The ps command stands for "process status" and it is used to provide
various information about the currently running processes.
Every process is an executing instance of a program which is assigned a unique PID (process identification numbers) by the system.
This command can be used without any option and by doing this you will get the standard output,
which is the display monitor by default with four items of information for at least two
processes currently on the system: the shell and ps.
Since we have already saw PID before, the TTY information that stands for terminal type (originally teletype) is the console (or terminal) in which the user logged into.
TIME is very simple: is the amount of CPU time in minutes and seconds that the process has been running.
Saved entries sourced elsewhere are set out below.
`src/rtl/lane_defines.svh`:
```
// Lane configuration macros: element width, register file geometry and queue depth
`ifndef LANE_DEFINES_SVH
`define LANE_DEFINES_SVH

// Width of one vector element in bits
`define LANE_ELEN 64

// Architectural vector registers held by the lane
`define LANE_NR_VREGS 8

// Elements per vector register
`define LANE_VLMAX 8

// VRF word address, register number times VLMAX plus element index
`define LANE_VRF_AW 6

// Operand FIFO depth, also the credit limit of each queue
`define LANE_QUEUE_DEPTH 2

// Vector length field, wide enough for 0 up to VLMAX
`define LANE_VL_W 4

`endif
```
`src/rtl/lane_pkg.sv`:
```
// Lane package with element, opcode, FSM state and command types
`include "lane_defines.svh"

package lane_pkg;

  // One vector element
  typedef logic [`LANE_ELEN-1:0] elen_t;

  // Vector register index
  typedef logic [$clog2(`LANE_NR_VREGS)-1:0] vreg_t;

  // Element ALU operations
  typedef enum logic [2:0] {
    VADD,
    VSUB,
    VAND,
    VOR,
    VXOR
  } vfu_op_e;

  // Operand requester states
  typedef enum logic {
    REQ_IDLE,
    REQ_ISSUE
  } req_state_e;

  // Arithmetic command from the host, 16 bits
  typedef struct packed {
    vfu_op_e              op;
    vreg_t                vs1;
    vreg_t                vs2;
    vreg_t                vd;
    logic [`LANE_VL_W-1:0] vl;
  } lane_cmd_t;

  // VRF write port bundle, 71 bits
  typedef struct packed {
    logic                   en;
    logic [`LANE_VRF_AW-1:0] addr;
    elen_t                  data;
  } vrf_wr_t;

endpackage

```
`src/rtl/vector_lane.sv`:
```
// Vector lane top: requester, VRF, two operand queues and element ALU
`timescale 1ns/10ps
`include "lane_defines.svh"

module vector_lane (
  input  logic                    clk_i,
  input  logic                    rst_ni,
  // Host register load
  input  logic                    load_valid_i,
  input  logic [`LANE_VRF_AW-1:0] load_addr_i,
  input  lane_pkg::elen_t         load_data_i,
  // Host command
  input  logic                    cmd_valid_i,
  input  lane_pkg::lane_cmd_t     cmd_i,
  // Result stream
  input  logic                    result_ready_i,
  output logic                    busy_o,
  output lane_pkg::elen_t         result_o,
  output logic                    result_valid_o
);

  // Read request path
  logic                    rd_en;
  logic [`LANE_VRF_AW-1:0] rd_addr_a, rd_addr_b;
  logic                    rd_valid;
  lane_pkg::elen_t         rd_data_a, rd_data_b;

  // Queue handshakes
  logic                    queue_ready_a, queue_ready_b;
  lane_pkg::elen_t         operand_a, operand_b;
  logic                    valid_a, valid_b;
  logic                    pop;

  // Execution feedback
  lane_pkg::vrf_wr_t       wr;
  lane_pkg::lane_cmd_t     cmd_q;
  logic                    done;

  operand_requester i_operand_requester (
    .clk_i          (clk_i),
    .rst_ni         (rst_ni),
    .cmd_valid_i    (cmd_valid_i),
    .cmd_i          (cmd_i),
    .queue_ready_a_i(queue_ready_a),
    .queue_ready_b_i(queue_ready_b),
    .done_i         (done),
    .rd_en_o        (rd_en),
    .rd_addr_a_o    (rd_addr_a),
    .rd_addr_b_o    (rd_addr_b),
    .cmd_o          (cmd_q),
    .busy_o         (busy_o)
  );

  vrf_bank i_vrf_bank (
    .clk_i       (clk_i),
    .rst_ni      (rst_ni),
    .rd_en_i     (rd_en),
    .rd_addr_a_i (rd_addr_a),
    .rd_addr_b_i (rd_addr_b),
    .rd_valid_o  (rd_valid),
    .rd_data_a_o (rd_data_a),
    .rd_data_b_o (rd_data_b),
    .wr_i        (wr),
    .load_valid_i(load_valid_i),
    .load_addr_i (load_addr_i),
    .load_data_i (load_data_i)
  );

  // Source one operands
  operand_queue queue_a (
    .clk_i                (clk_i),
    .rst_ni               (rst_ni),
    .operand_i            (rd_data_a),
    .operand_valid_i      (rd_valid),
    .operand_issued_i     (rd_en),
    .operand_queue_ready_o(queue_ready_a),
    .operand_o            (operand_a),
    .operand_valid_o      (valid_a),
    .operand_ready_i      (pop)
  );

  // Source two operands
  operand_queue queue_b (
    .clk_i                (clk_i),
    .rst_ni               (rst_ni),
    .operand_i            (rd_data_b),
    .operand_valid_i      (rd_valid),
    .operand_issued_i     (rd_en),
    .operand_queue_ready_o(queue_ready_b),
    .operand_o            (operand_b),
    .operand_valid_o      (valid_b),
    .operand_ready_i      (pop)
  );

  simd_alu i_simd_alu (
    .operand_a_i   (operand_a),
    .operand_b_i   (operand_b),
    .valid_a_i     (valid_a),
    .valid_b_i     (valid_b),
    .result_ready_i(result_ready_i),
    .cmd_i         (cmd_q),
    .clk_i         (clk_i),
    .rst_ni        (rst_ni),
    .pop_o         (pop),
    .wr_o          (wr),
    .result_o      (result_o),
    .result_valid_o(result_valid_o),
    .done_o        (done)
  );

endmodule

```
`src/rtl/simd_alu.sv`:
```
// SIMD element ALU: pops both operand queues and drives write-back and lane result
`timescale 1ns/10ps
`include "lane_defines.svh"

module simd_alu (
  input  lane_pkg::elen_t     operand_a_i,
  input  lane_pkg::elen_t     operand_b_i,
  input  logic                valid_a_i,
  input  logic                valid_b_i,
  input  logic                result_ready_i,
  input  lane_pkg::lane_cmd_t cmd_i,
  input  logic                clk_i,
  input  logic                rst_ni,
  output logic                pop_o,
  output lane_pkg::vrf_wr_t   wr_o,
  output lane_pkg::elen_t     result_o,
  output logic                result_valid_o,
  output logic                done_o
);

  logic [`LANE_VL_W-1:0] elem_q;
  lane_pkg::elen_t       res;

  // Both heads present and host not stalling
  assign pop_o = valid_a_i && valid_b_i && result_ready_i;

  // Element operation, add and sub wrap at ELEN
  always_comb begin
    case (cmd_i.op)
      lane_pkg::VADD: res = operand_a_i + operand_b_i;
      lane_pkg::VSUB: res = operand_a_i - operand_b_i;
      lane_pkg::VAND: res = operand_a_i & operand_b_i;
      lane_pkg::VOR:  res = operand_a_i | operand_b_i;
      lane_pkg::VXOR: res = operand_a_i ^ operand_b_i;
      default:        res = '0;
    endcase
  end

  // Write-back to vd at the current element
  assign wr_o.en   = pop_o;
  assign wr_o.addr = `LANE_VRF_AW'(cmd_i.vd) * `LANE_VRF_AW'(`LANE_VLMAX)
                     + `LANE_VRF_AW'(elem_q);
  assign wr_o.data = res;

  assign result_o       = res;
  assign result_valid_o = pop_o;
  // Last element of the vector
  assign done_o         = pop_o && (elem_q == cmd_i.vl - 1'b1);

  // Element index, back to zero after the last one
  always_ff @(posedge clk_i or negedge rst_ni) begin
    if (!rst_ni) begin
      elem_q <= '0;
    end else if (done_o) begin
      elem_q <= '0;
    end else if (pop_o) begin
      elem_q <= elem_q + 1'b1;
    end
  end

  // Paired reads keep both queues in step
  a_queues_in_step: assert property (@(posedge clk_i) disable iff (!rst_ni)
    valid_a_i == valid_b_i);

endmodule

```
`src/rtl/operand_requester.sv`:
```
// Operand requester: command FSM issuing paired source reads under queue credits
`timescale 1ns/10ps
`include "lane_defines.svh"

module operand_requester (
  input  logic                    clk_i,
  input  logic                    rst_ni,
  // Host command
  input  logic                    cmd_valid_i,
  input  lane_pkg::lane_cmd_t     cmd_i,
  // Credit grants and completion
  input  logic                    queue_ready_a_i,
  input  logic                    queue_ready_b_i,
  input  logic                    done_i,
  // VRF read request
  output logic                    rd_en_o,
  output logic [`LANE_VRF_AW-1:0] rd_addr_a_o,
  output logic [`LANE_VRF_AW-1:0] rd_addr_b_o,
  // Latched command for the ALU
  output lane_pkg::lane_cmd_t     cmd_o,
  output logic                    busy_o
);

  lane_pkg::req_state_e  state_q;
  lane_pkg::lane_cmd_t   cmd_q;
  logic [`LANE_VL_W-1:0] elem_q;
  logic                  all_issued;

  // Every element of the command has gone out to the VRF
  assign all_issued = (elem_q == cmd_q.vl);

  // One paired read per cycle while both queues hand out a credit
  assign rd_en_o = (state_q == lane_pkg::REQ_ISSUE) && !all_issued
                   && queue_ready_a_i && queue_ready_b_i;

  // Address is register times VLMAX plus element index
  assign rd_addr_a_o = `LANE_VRF_AW'(cmd_q.vs1) * `LANE_VRF_AW'(`LANE_VLMAX)
                       + `LANE_VRF_AW'(elem_q);
  assign rd_addr_b_o = `LANE_VRF_AW'(cmd_q.vs2) * `LANE_VRF_AW'(`LANE_VLMAX)
                       + `LANE_VRF_AW'(elem_q);

  assign cmd_o  = cmd_q;
  assign busy_o = (state_q == lane_pkg::REQ_ISSUE);

  always_ff @(posedge clk_i or negedge rst_ni) begin
    if (!rst_ni) begin
      state_q <= lane_pkg::REQ_IDLE;
      cmd_q   <= '0;
      elem_q  <= '0;
    end else begin
      case (state_q)
        lane_pkg::REQ_IDLE: begin
          // Latch the command, issue starts next cycle
          if (cmd_valid_i) begin
            cmd_q   <= cmd_i;
            elem_q  <= '0;
            state_q <= lane_pkg::REQ_ISSUE;
          end
        end
        lane_pkg::REQ_ISSUE: begin
          if (rd_en_o) begin
            elem_q <= elem_q + 1'b1;
          end
          // Stay busy until the last write-back, empty vectors leave at once
          if (all_issued && (done_i || (cmd_q.vl == '0))) begin
            state_q <= lane_pkg::REQ_IDLE;
          end
        end
        default: begin
          state_q <= lane_pkg::REQ_IDLE;
        end
      endcase
    end
  end

  // Host strobes a command only while the lane is idle
  a_cmd_when_idle: assert property (@(posedge clk_i) disable iff (!rst_ni)
    cmd_valid_i |-> !busy_o);

  // The ALU can only finish after every read went out
  a_done_after_issue: assert property (@(posedge clk_i) disable iff (!rst_ni)
    done_i |-> (busy_o && all_issued));

endmodule

```
`src/rtl/vrf_bank.sv`:
```
// Vector register file with two registered read ports and a shared write port
`timescale 1ns/10ps
`include "lane_defines.svh"

module vrf_bank (
  input  logic                    clk_i,
  input  logic                    rst_ni,
  // Paired operand reads
  input  logic                    rd_en_i,
  input  logic [`LANE_VRF_AW-1:0] rd_addr_a_i,
  input  logic [`LANE_VRF_AW-1:0] rd_addr_b_i,
  output logic                    rd_valid_o,
  output lane_pkg::elen_t         rd_data_a_o,
  output lane_pkg::elen_t         rd_data_b_o,
  // ALU write-back
  input  lane_pkg::vrf_wr_t       wr_i,
  // Host load
  input  logic                    load_valid_i,
  input  logic [`LANE_VRF_AW-1:0] load_addr_i,
  input  lane_pkg::elen_t         load_data_i
);

  localparam int unsigned NrWords = `LANE_NR_VREGS * `LANE_VLMAX;

  // Element storage, one word per register element
  lane_pkg::elen_t mem_q [NrWords];

  lane_pkg::elen_t rd_data_a_q, rd_data_b_q;
  logic            rd_valid_q;

  // Write-back has priority, loads only come while the lane is idle
  always_ff @(posedge clk_i) begin
    if (wr_i.en) begin
      mem_q[wr_i.addr] <= wr_i.data;
    end else if (load_valid_i) begin
      mem_q[load_addr_i] <= load_data_i;
    end
  end

  // Read data follows the enable by one cycle
  always_ff @(posedge clk_i) begin
    if (rd_en_i) begin
      rd_data_a_q <= mem_q[rd_addr_a_i];
      rd_data_b_q <= mem_q[rd_addr_b_i];
    end
  end

  always_ff @(posedge clk_i or negedge rst_ni) begin
    if (!rst_ni) begin
      rd_valid_q <= 1'b0;
    end else begin
      rd_valid_q <= rd_en_i;
    end
  end

  assign rd_valid_o  = rd_valid_q;
  assign rd_data_a_o = rd_data_a_q;
  assign rd_data_b_o = rd_data_b_q;

  // Host loads and write-back share one port
  a_single_writer: assert property (@(posedge clk_i) disable iff (!rst_ni)
    !(wr_i.en && load_valid_i));

endmodule

```
`src/rtl/operand_queue.sv`:
```
// Operand queue: credit-counted element buffer between VRF read data and the ALU
`timescale 1ns/10ps
`include "lane_defines.svh"

module operand_queue (
  input  logic            clk_i,
  input  logic            rst_ni,
  // VRF side
  input  lane_pkg::elen_t operand_i,
  input  logic            operand_valid_i,
  input  logic            operand_issued_i,
  output logic            operand_queue_ready_o,
  // ALU side
  output lane_pkg::elen_t operand_o,
  output logic            operand_valid_o,
  input  logic            operand_ready_i
);

  localparam int unsigned CreditW = $clog2(`LANE_QUEUE_DEPTH + 1);

  logic               buf_empty;
  logic               buf_full;
  logic               buf_pop;
  logic [CreditW-1:0] credit_q;

  // Words land here one cycle after the read was issued
  operand_fifo #(
    .Depth(`LANE_QUEUE_DEPTH)
  ) i_operand_fifo (
    .clk_i  (clk_i),
    .rst_ni (rst_ni),
    .push_i (operand_valid_i),
    .pop_i  (buf_pop),
    .data_i (operand_i),
    .data_o (operand_o),
    .empty_o(buf_empty),
    .full_o (buf_full)
  );

  assign operand_valid_o = !buf_empty;
  // Single consumer, so its ready is the pop
  assign buf_pop         = operand_ready_i;

  // Credits count words in flight plus words stored
  // A pop in this cycle frees a slot, so the next read may go out now
  assign operand_queue_ready_o = (credit_q < CreditW'(`LANE_QUEUE_DEPTH)) || buf_pop;

  always_ff @(posedge clk_i or negedge rst_ni) begin
    if (!rst_ni) begin
      credit_q <= '0;
    end else begin
      case ({operand_issued_i, buf_pop})
        2'b10:   credit_q <= credit_q + 1'b1;
        2'b01:   credit_q <= credit_q - 1'b1;
        default: credit_q <= credit_q;
      endcase
    end
  end

  // Granted reads never exceed the buffer space
  a_credit_bound: assert property (@(posedge clk_i) disable iff (!rst_ni)
    credit_q <= CreditW'(`LANE_QUEUE_DEPTH));

  // A full buffer means every credit is held by a stored word
  a_full_credit: assert property (@(posedge clk_i) disable iff (!rst_ni)
    buf_full |-> (credit_q == CreditW'(`LANE_QUEUE_DEPTH)));

endmodule

```
`src/rtl/operand_fifo.sv`:
```
// Operand FIFO: circular element buffer with fill count and full/empty flags
`timescale 1ns/10ps

module operand_fifo #(
  parameter int unsigned Depth = 2
) (
  input  logic            clk_i,
  input  logic            rst_ni,
  input  logic            push_i,
  input  logic            pop_i,
  input  lane_pkg::elen_t data_i,
  output lane_pkg::elen_t data_o,
  output logic            empty_o,
  output logic            full_o
);

  localparam int unsigned PtrW = (Depth > 1) ? $clog2(Depth) : 1;
  localparam int unsigned CntW = $clog2(Depth + 1);

  // Storage, payload only
  lane_pkg::elen_t mem_q [Depth];

  logic [PtrW-1:0] wr_ptr_q, rd_ptr_q;
  logic [CntW-1:0] cnt_q;

  assign empty_o = (cnt_q == '0);
  assign full_o  = (cnt_q == CntW'(Depth));
  // Head of queue straight from storage
  assign data_o  = mem_q[rd_ptr_q];

  always_ff @(posedge clk_i) begin
    if (push_i) begin
      mem_q[wr_ptr_q] <= data_i;
    end
  end

  always_ff @(posedge clk_i or negedge rst_ni) begin
    if (!rst_ni) begin
      wr_ptr_q <= '0;
      rd_ptr_q <= '0;
      cnt_q    <= '0;
    end else begin
      // Pointers wrap at Depth, which need not be a power of two
      if (push_i) begin
        wr_ptr_q <= (wr_ptr_q == PtrW'(Depth - 1)) ? '0 : wr_ptr_q + 1'b1;
      end
      if (pop_i) begin
        rd_ptr_q <= (rd_ptr_q == PtrW'(Depth - 1)) ? '0 : rd_ptr_q + 1'b1;
      end
      // Simultaneous push and pop keeps the count
      if (push_i && !pop_i) begin
        cnt_q <= cnt_q + 1'b1;
      end else if (pop_i && !push_i) begin
        cnt_q <= cnt_q - 1'b1;
      end
    end
  end

  // Producer must never overrun the buffer
  a_no_overflow: assert property (@(posedge clk_i) disable iff (!rst_ni) full_o |-> !push_i);

  // Consumer must never read an empty buffer
  a_no_underflow: assert property (@(posedge clk_i) disable iff (!rst_ni) empty_o |-> !pop_i);

endmodule

```
`config.mk`:
```
export PLATFORM = sky130hd
export DESIGN_NAME = vector_lane
export DESIGN_NICKNAME = d
export VERILOG_FILES = /design/src/rtl/lane_pkg.sv /design/src/rtl/vector_lane.sv /design/src/rtl/simd_alu.sv /design/src/rtl/operand_requester.sv /design/src/rtl/vrf_bank.sv /design/src/rtl/operand_queue.sv /design/src/rtl/operand_fifo.sv
export VERILOG_INCLUDE_DIRS = /design/src /design/src/rtl
export SDC_FILE = /design/constraint.sdc
export NUM_CORES = 2
export LEC_CHECK = 0
export BUFFER_PORTS_ARGS = -buffer_cell sky130_fd_sc_hd__buf_2
export CAP_MARGIN = 20
export CORE_AREA = 4 4 734 736
export CTS_BUF_LIST = sky130_fd_sc_hd__clkbuf_8
export DETAILED_ROUTE_END_ITERATION = 8
export DIE_AREA = 0 0 738 740
export HOLD_SLACK_MARGIN = 0.02
export PLACE_DENSITY = 0.51
export SETUP_SLACK_MARGIN = 0.02
export SLEW_MARGIN = 20
export SYNTH_ARGS = -nofsm -noshare
export SYNTH_HDL_FRONTEND = slang
export SYNTH_MEMORY_MAX_BITS = 65536
export SYNTH_SLANG_ARGS = --single-unit
```
`constraint.sdc`:
```
create_clock -name clk_i -period 9.8 [get_ports clk_i]
set_input_delay 0.49 -clock clk_i [delete_from_list [all_inputs] [get_ports clk_i]]
set_output_delay 0.49 -clock clk_i [all_outputs]
set_load 0.005 [all_outputs]
```
==> run metrics <==
Total GRT Usage=22.5%; CP Launch Point=queue_b.i_operand_fifo.rd_ptr_q; Pre-Repair DR Iteration Count=5; highest metal used=met5; dpl hpwl=354000 um; largest area contributor in the netlist=edfxtp_1; Leakage=68.0 nW; Tot Pwr=81.8 mW; Routed WL=628000 um; Final ANT Viol Nets=0; CTS tree=done; aggregate global routing overflow=0; fin crit share=95.4%; slowest cell delay on critical path=0.89 ns; EDFF count, synth=4480; Fill cells=47800; htree depth=6; Main synth FF type=edfxtp_1; global-route wire length before repair=849000 um; Netlist cell types=83; core area=532000 um2; Reg clk slew, reported paths=0.07 ns; Area Growth Syn to Fin=14.0%; Post-CTS Setup Bufs=0; Critical R2R Launch=queue_b.i_operand_fifo.rd_ptr_q; post-layout min period=9.35 ns; largest net degree at the start of global routing=108; status=completed; routed length per instance=35.1 um; startpoint type of the worst setup path=register; Clock Latency Late Sink=1.29 ns; cell area after synthesis=186000 um2; RSZ-0062 raised after global routing=false; crit path max fanout=54; CP max-delay cell=mux2i_1; Crit path depth=20; Starting Density=34.9%; final setup vio count=0; R2R Setup Slk=1.74 ns; IO Port Bufs=156; asr flop ratio synth=0.841%; DRT iter0 DRCs=11800; pwr/cell area=386 nW/um2; Met3 Wirelength=47000 um; Seq cells post-synth=4518; measured slew at the worst slew-check pin=1.20 ns; DR vias=102000; relative slew slack=20.0%; CP Capture Type=output pin; share of the synthesized area in the top cell type=72.4%; initial antenna violation count=45; Synth Instances=9532; chip width=738 um; # rows=268; vias in the first global route=101000; fin nets=10600; crit path cell chain=buf_4 > nor3b_1 > o22ai_1 > nor4_2 > and2_1 > inv_1 > o21ai_0 > xnor2_1 > ha_1 > nand2_1 > o21ai_0 > a21boi_0 > o21ai_0 > nor3_1 > o31ai_1 > o2111ai_1 > a21oi_1 > mux2i_1 > nand2_1 > buf_2; yosys warns=0; Worst Skew=0.0766 ns; Num CTS Buffers=744; die area=546000 um2; Worst Path Required=9.31 ns; crit path to=result_o[63]; Synth top cells by count=edfxtp_1 (4480), mux4_2 (1152), nor2_1 (503); Critical R2R Capture=i_vrf_bank.mem_q[0][59]; met2 WL post-DR=298000 um; post-synthesis sequential area ratio=72.9%; clk sink count=4518; Die Y=740 um; Largest delay share family, worst path=compound AO/OA/AOI/OAI gates; Final Hold Violating Endpoints=0; ranking of synthesized cells by area=edfxtp_1 (72%), mux4_2 (14%), mux2i_1 (2.1%), mux2_2 (1.8%), ha_1 (1.4%); final core utilization=39.8%; routability cong.=0.902; VDD IR max=384 uV; Final Max Slew Viols=0; clk buf depth=4; Crit Path Category=register to output pin; Worst EP arrival=8.86 ns; Net Count, Synth=9828; Crit path buffers/inverters=3; R2R depth=19; # IOs=157; cell mode on critical path=o21ai_0; Root Driver=clkbuf_8; Syn Area/Cell=19.5 um2; most frequent cell after synthesis=edfxtp_1; count of max-cap constraint violations=0; Vias/cell=5.69; met1 wire length=258000 um; drt drc=0; setup TNS=0 ns; fmax=107 MHz; HP Class=primary input to register; share of layout cells above drive strength 1=27.6%
area by class of cell:
class | count | area, um2 | share of cell area [%]
clock inverters | 561 | 2940 | 1.39
diodes | 20 | 50.0 | 0.0236
well taps | 7020 | 8780 | 4.15
multi-input cells | 4323 | 48700 | 23.0
flip-flops and latches | 4518 | 136000 | 64.0
clock buffers | 749 | 10300 | 4.87
repair buffers | 547 | 4950 | 2.34
inverters | 156 | 586 | 0.276
metal layers:
layer	up-vias	global-route usage [%]
met5	-	0
met4	6	7.78
met3	1040	3.77
met2	4726	36.2
met1	55600	31.0
li1	40500	-
power breakdown:
group	internal (mW)	switching, mW
Combinational	11.5	23.5
Sequential	30.8	0.877
Clock	7.40	7.73
Total	49.7	32.1
worst register-to-register path: stages, from the launching register on:
cell      delay (ns)
dfrtp_4         0.83
buf_4           0.69
nor3b_1         0.39
o22ai_1         0.22
nor4_2          0.58
and2_1          0.31
nand3_1         0.31
o21ai_0         0.31
xnor2_1         0.10
ha_1            0.37
a21o_1          0.21
a21o_1          0.18
a21oi_1         0.41
nand3_1         0.15
a221oi_1        0.65
o31ai_1         0.33
xor2_1          0.21
nand2_1         0.09
o221ai_1        0.35
mux2_2          1.01
layout by cell type (no fill, tap or decap), types with 18 or more instances in the layout:
cell type / instances
edfxtp_1: 4480
buf_12: 56
nor2_4: 84
dlygate4sd3_1: 67
dfrtp_1: 32
clkbuf_8: 749
a21o_1: 38
diode_2: 20
nand3_1: 19
o21ai_0: 316
o21ai_1: 22
mux2i_1: 384
nor2_1: 418
xnor2_1: 108
o221ai_1: 28
mux4_2: 1152
buf_2: 156
a21oi_1: 374
nor3_1: 40
nand2b_1: 20
o22a_1: 30
o21bai_1: 23
nand4_1: 31
xor2_1: 35
buf_4: 248
clkinv_2: 79
clkinv_1: 172
a22oi_1: 61
mux2_2: 270
ha_1: 200
mux2_4: 27
nand2_1: 427
buf_16: 18
inv_1: 393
CMD is simply the name of the command that launched the process.
Here you will find some common option combinations
ps aux | less
- The -a option is used to list the processes of all users on the system.
- The -u option tells ps to provide detailed information about each process.
- The -x option adds to the list, processes that have no controlling terminal (programs launched during booting).
This can be piped to the less command (see our section pipe), which let us to
view all processes in one screenfull at a time.
Another way to view all processes running on the system is:
ps ef | lessWhere:
- The -e option is used to generate a list of information about every process (currently running).
- The -f option provides a list that contains some information for each process.
This is very useful, it can be used for example to control UID information (username of
the account that owns the process) and STIME to know when the process started, or
the starting date.
In the end the ps is very powerful if we know how to use it. If you need to kill a process you can list all process in various ways and search for the process you need to kill by reading its PID or by UID for example.